*** Supplied records ***

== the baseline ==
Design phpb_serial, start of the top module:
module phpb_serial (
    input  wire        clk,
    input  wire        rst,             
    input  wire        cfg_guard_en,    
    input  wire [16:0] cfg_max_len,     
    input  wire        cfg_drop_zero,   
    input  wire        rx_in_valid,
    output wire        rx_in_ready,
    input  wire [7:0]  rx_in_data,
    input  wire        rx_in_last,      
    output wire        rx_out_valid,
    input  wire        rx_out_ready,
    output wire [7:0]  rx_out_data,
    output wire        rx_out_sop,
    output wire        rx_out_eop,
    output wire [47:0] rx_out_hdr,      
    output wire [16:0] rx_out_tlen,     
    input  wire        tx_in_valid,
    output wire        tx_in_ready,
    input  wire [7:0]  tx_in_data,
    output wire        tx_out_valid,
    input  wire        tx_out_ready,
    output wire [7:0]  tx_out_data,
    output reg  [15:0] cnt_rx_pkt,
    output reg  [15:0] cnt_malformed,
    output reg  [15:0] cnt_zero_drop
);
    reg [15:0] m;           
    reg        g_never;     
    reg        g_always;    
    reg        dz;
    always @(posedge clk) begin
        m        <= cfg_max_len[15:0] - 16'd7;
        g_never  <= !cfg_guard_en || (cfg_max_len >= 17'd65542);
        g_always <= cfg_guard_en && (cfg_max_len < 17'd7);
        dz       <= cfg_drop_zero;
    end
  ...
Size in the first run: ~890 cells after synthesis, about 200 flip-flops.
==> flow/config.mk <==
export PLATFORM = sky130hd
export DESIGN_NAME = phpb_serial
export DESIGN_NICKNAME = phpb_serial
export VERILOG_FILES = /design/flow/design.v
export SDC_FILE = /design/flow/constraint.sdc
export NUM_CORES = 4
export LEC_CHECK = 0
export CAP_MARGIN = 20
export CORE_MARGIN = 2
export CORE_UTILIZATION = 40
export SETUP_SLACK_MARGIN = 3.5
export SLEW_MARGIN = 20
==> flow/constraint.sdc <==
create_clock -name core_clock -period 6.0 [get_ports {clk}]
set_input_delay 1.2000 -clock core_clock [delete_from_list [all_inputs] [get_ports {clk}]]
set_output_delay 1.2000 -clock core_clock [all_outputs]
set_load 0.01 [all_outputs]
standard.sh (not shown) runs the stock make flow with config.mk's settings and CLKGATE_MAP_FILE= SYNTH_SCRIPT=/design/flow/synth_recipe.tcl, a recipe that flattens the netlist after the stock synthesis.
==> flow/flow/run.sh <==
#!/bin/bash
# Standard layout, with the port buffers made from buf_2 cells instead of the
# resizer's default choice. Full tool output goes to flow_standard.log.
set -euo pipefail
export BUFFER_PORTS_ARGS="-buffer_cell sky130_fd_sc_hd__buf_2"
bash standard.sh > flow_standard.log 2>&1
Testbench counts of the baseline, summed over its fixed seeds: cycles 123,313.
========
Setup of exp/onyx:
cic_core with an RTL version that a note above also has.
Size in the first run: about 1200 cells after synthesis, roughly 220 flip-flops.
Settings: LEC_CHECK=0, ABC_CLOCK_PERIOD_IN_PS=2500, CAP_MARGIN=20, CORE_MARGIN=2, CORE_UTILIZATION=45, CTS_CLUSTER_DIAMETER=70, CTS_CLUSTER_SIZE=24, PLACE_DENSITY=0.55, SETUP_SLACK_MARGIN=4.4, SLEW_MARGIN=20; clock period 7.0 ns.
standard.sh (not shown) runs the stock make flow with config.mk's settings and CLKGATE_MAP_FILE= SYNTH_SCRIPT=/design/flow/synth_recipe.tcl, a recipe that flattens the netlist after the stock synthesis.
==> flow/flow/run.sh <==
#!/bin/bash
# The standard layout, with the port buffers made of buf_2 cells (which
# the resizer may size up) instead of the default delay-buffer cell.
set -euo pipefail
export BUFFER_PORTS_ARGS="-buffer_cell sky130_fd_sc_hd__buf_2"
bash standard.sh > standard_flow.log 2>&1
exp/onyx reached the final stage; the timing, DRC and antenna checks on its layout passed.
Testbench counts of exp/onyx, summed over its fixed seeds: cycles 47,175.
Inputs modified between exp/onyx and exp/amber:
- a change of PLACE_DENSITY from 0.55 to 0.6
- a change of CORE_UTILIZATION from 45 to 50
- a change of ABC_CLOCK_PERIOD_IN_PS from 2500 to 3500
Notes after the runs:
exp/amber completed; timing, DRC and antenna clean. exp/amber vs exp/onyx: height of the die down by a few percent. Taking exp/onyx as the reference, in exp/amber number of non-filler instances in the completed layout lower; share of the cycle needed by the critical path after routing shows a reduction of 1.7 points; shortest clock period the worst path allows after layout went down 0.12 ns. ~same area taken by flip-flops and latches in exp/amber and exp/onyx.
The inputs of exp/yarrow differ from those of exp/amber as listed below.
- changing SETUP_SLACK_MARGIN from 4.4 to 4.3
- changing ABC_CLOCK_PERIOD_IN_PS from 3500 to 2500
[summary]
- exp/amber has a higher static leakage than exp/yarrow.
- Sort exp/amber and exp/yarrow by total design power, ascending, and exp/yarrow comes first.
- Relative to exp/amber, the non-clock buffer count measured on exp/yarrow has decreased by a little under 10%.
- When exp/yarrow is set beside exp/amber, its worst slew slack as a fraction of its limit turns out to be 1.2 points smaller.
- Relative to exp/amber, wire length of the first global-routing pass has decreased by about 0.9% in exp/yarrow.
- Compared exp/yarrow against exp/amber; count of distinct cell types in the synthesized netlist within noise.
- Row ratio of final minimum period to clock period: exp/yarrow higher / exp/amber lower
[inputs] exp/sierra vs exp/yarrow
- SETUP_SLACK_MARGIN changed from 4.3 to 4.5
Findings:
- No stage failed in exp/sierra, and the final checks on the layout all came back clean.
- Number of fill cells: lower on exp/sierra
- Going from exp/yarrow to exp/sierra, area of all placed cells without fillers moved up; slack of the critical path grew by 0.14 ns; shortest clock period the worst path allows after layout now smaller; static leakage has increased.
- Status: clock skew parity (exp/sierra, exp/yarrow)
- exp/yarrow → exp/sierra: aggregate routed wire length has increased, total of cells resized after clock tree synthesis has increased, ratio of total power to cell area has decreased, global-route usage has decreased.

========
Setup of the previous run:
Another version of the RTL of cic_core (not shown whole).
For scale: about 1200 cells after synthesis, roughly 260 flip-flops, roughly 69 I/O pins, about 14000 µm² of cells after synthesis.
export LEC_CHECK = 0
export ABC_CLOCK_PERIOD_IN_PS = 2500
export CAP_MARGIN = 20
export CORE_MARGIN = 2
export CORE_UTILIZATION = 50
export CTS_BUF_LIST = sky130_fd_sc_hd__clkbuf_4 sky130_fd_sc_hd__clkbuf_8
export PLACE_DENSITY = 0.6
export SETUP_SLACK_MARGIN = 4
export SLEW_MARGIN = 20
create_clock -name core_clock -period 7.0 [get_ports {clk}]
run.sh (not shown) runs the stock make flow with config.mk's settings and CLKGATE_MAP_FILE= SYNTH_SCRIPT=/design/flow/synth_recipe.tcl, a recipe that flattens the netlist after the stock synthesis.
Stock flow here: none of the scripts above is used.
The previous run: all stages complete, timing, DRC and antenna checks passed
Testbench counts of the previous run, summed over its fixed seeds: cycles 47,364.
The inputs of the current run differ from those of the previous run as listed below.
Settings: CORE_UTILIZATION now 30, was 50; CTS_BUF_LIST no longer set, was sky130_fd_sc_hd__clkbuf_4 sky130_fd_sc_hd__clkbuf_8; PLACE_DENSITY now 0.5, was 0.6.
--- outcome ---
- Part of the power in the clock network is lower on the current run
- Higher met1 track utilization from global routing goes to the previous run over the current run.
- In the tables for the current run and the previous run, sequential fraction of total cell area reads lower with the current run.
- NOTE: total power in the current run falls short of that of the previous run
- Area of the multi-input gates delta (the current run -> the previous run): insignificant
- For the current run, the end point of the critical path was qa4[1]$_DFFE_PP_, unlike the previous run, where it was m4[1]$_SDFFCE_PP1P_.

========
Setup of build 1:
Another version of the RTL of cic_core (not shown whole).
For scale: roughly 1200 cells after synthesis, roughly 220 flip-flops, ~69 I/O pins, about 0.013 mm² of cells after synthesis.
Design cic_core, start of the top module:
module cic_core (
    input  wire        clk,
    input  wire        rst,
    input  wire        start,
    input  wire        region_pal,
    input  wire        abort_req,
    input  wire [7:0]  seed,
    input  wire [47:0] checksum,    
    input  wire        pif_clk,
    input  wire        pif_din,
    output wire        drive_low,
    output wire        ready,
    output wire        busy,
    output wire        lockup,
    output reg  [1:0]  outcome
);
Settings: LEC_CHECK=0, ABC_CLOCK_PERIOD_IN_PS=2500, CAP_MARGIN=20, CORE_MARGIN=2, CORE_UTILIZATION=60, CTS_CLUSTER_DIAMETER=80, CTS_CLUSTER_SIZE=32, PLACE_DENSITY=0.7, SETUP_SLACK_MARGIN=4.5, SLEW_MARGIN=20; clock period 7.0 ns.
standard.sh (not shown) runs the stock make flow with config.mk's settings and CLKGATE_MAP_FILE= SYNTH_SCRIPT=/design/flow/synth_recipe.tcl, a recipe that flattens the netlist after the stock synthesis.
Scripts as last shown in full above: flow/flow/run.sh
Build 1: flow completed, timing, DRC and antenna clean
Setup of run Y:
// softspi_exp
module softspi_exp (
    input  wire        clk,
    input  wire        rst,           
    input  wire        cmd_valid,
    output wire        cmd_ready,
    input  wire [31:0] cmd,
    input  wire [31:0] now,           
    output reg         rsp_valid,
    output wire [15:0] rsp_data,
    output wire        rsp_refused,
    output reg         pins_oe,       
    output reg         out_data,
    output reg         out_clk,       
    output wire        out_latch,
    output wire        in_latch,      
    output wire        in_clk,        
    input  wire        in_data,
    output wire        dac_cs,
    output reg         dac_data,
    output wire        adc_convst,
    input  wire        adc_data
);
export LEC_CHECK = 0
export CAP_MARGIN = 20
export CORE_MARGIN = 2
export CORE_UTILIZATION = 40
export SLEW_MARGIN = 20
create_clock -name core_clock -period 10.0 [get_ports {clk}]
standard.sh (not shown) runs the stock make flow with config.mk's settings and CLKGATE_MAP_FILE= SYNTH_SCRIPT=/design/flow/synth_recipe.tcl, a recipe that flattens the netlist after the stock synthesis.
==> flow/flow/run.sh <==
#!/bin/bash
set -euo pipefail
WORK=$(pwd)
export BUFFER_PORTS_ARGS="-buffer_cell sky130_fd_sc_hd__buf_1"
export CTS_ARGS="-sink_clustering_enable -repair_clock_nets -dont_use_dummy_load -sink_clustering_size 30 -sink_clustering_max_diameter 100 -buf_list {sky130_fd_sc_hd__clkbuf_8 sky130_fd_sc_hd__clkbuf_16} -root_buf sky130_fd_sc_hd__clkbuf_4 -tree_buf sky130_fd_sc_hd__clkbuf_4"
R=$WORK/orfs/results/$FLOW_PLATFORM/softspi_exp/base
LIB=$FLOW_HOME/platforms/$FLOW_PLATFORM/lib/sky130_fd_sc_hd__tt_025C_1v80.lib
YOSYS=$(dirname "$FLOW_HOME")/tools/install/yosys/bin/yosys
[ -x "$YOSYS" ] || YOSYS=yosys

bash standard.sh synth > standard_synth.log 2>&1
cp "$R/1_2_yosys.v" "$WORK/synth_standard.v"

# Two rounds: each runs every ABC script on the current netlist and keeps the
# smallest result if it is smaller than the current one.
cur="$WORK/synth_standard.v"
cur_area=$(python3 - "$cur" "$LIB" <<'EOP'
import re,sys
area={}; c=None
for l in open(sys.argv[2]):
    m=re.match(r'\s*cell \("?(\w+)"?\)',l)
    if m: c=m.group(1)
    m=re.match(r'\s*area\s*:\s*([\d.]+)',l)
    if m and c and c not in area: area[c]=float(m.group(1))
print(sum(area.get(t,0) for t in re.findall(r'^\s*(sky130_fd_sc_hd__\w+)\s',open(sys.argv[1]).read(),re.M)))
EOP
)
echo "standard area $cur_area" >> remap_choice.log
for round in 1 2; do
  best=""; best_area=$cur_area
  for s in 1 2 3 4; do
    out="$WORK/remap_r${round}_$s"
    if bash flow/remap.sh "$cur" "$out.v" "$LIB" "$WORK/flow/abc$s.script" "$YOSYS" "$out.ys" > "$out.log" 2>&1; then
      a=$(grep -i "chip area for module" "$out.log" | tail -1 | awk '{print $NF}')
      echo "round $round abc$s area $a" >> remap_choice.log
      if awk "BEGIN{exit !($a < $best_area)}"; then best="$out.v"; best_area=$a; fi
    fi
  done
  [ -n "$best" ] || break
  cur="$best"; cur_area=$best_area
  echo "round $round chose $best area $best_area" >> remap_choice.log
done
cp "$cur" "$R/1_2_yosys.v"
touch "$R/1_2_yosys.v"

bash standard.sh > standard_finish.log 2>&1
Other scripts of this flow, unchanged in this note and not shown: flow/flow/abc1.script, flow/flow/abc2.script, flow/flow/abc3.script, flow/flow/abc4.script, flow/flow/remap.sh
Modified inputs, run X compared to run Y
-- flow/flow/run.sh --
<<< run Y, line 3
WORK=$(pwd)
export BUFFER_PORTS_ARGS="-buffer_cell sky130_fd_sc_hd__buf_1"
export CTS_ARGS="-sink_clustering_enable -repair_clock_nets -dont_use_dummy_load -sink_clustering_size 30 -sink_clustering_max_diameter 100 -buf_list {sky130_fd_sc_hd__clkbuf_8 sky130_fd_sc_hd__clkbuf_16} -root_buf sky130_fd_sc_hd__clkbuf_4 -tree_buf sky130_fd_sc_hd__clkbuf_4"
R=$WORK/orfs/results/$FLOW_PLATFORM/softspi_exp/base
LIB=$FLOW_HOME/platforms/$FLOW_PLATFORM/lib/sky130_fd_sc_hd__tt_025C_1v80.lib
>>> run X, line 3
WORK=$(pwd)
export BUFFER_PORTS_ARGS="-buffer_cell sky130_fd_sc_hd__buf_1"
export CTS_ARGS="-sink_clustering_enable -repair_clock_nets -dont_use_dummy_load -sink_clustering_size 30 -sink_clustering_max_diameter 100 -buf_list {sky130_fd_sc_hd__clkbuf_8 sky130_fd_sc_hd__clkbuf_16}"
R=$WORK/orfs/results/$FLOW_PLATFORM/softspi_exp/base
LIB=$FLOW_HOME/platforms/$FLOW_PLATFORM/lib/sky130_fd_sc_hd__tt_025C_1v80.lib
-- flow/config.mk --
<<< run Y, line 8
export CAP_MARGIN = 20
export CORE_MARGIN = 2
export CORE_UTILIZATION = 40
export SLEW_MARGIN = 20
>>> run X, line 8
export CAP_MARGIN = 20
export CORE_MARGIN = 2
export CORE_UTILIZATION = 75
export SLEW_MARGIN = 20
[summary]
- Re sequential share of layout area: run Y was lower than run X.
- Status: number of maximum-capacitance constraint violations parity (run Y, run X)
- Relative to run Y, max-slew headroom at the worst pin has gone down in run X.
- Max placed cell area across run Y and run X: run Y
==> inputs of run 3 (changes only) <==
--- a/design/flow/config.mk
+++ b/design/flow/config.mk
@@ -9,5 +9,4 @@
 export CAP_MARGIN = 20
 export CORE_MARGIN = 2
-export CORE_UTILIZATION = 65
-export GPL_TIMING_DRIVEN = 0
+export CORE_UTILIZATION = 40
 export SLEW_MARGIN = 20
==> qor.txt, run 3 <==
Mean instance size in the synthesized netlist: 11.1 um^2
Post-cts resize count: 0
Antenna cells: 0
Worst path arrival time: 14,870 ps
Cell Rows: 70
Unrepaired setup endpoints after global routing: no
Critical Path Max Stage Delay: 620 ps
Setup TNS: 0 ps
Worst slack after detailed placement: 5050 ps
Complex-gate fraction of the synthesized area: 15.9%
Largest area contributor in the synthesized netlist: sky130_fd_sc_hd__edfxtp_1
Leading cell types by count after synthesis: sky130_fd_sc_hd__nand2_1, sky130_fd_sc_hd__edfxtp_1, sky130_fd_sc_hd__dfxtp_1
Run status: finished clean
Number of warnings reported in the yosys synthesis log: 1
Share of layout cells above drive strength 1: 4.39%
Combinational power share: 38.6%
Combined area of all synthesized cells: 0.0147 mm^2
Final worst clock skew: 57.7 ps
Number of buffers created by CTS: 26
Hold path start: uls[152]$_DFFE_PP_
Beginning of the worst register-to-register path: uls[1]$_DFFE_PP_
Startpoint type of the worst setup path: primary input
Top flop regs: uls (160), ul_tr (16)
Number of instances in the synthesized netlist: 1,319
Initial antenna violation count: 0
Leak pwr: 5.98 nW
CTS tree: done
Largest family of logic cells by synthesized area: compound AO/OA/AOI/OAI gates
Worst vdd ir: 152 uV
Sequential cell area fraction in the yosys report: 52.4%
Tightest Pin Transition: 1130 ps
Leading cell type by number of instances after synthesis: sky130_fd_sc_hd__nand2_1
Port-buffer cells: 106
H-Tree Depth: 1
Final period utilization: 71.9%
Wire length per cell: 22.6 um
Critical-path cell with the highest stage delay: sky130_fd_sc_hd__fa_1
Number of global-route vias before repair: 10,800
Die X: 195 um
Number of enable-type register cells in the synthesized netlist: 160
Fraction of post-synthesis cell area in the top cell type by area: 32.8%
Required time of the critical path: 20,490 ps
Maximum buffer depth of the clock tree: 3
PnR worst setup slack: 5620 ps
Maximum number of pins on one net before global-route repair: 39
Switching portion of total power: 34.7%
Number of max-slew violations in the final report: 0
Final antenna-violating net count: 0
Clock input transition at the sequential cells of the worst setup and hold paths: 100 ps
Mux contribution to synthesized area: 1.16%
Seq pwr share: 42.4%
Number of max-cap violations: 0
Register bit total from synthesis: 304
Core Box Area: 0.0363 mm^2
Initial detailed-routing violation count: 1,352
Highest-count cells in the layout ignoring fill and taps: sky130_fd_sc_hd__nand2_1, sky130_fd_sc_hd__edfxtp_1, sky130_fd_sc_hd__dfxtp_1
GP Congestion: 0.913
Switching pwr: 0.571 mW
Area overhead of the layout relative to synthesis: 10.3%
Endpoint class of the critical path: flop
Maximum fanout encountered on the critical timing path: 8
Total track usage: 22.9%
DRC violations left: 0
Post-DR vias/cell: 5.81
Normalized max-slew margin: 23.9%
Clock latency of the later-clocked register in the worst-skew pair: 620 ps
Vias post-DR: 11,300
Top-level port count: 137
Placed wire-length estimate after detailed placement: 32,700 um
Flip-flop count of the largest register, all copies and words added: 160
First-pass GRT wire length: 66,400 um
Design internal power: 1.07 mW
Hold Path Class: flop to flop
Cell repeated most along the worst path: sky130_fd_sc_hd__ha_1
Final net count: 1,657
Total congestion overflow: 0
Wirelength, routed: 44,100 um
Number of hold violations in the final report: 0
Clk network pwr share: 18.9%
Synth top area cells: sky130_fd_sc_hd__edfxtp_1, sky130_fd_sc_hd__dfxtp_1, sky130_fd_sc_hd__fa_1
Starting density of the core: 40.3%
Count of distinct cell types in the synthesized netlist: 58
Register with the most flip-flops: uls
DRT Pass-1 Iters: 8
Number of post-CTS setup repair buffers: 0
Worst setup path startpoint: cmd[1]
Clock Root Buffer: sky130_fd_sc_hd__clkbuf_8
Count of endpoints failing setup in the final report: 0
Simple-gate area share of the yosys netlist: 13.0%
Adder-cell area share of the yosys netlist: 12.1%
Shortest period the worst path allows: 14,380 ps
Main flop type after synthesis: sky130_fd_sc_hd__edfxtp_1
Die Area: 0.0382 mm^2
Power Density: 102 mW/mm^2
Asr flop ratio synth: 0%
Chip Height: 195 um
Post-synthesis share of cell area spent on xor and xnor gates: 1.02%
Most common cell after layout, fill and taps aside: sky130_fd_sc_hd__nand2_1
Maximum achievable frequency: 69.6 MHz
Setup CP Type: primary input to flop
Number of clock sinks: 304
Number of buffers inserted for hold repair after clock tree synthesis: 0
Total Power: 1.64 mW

*** End of Supplied records ***

What is needed: Copy word for word the stretch of entries above from the line that has "- Relative to exp/amber, the" through the line that has "Testbench counts of the previous", both ends included, and nothing outside it.

Result for this exercise:
- Relative to exp/amber, the non-clock buffer count measured on exp/yarrow has decreased by a little under 10%.
- When exp/yarrow is set beside exp/amber, its worst slew slack as a fraction of its limit turns out to be 1.2 points smaller.
- Relative to exp/amber, wire length of the first global-routing pass has decreased by about 0.9% in exp/yarrow.
- Compared exp/yarrow against exp/amber; count of distinct cell types in the synthesized netlist within noise.
- Row ratio of final minimum period to clock period: exp/yarrow higher / exp/amber lower
[inputs] exp/sierra vs exp/yarrow
- SETUP_SLACK_MARGIN changed from 4.3 to 4.5
Findings:
- No stage failed in exp/sierra, and the final checks on the layout all came back clean.
- Number of fill cells: lower on exp/sierra
- Going from exp/yarrow to exp/sierra, area of all placed cells without fillers moved up; slack of the critical path grew by 0.14 ns; shortest clock period the worst path allows after layout now smaller; static leakage has increased.
- Status: clock skew parity (exp/sierra, exp/yarrow)
- exp/yarrow → exp/sierra: aggregate routed wire length has increased, total of cells resized after clock tree synthesis has increased, ratio of total power to cell area has decreased, global-route usage has decreased.

========
Setup of the previous run:
Another version of the RTL of cic_core (not shown whole).
For scale: about 1200 cells after synthesis, roughly 260 flip-flops, roughly 69 I/O pins, about 14000 µm² of cells after synthesis.
export LEC_CHECK = 0
export ABC_CLOCK_PERIOD_IN_PS = 2500
export CAP_MARGIN = 20
export CORE_MARGIN = 2
export CORE_UTILIZATION = 50
export CTS_BUF_LIST = sky130_fd_sc_hd__clkbuf_4 sky130_fd_sc_hd__clkbuf_8
export PLACE_DENSITY = 0.6
export SETUP_SLACK_MARGIN = 4
export SLEW_MARGIN = 20
create_clock -name core_clock -period 7.0 [get_ports {clk}]
run.sh (not shown) runs the stock make flow with config.mk's settings and CLKGATE_MAP_FILE= SYNTH_SCRIPT=/design/flow/synth_recipe.tcl, a recipe that flattens the netlist after the stock synthesis.
Stock flow here: none of the scripts above is used.
The previous run: all stages complete, timing, DRC and antenna checks passed
Testbench counts of the previous run, summed over its fixed seeds: cycles 47,364.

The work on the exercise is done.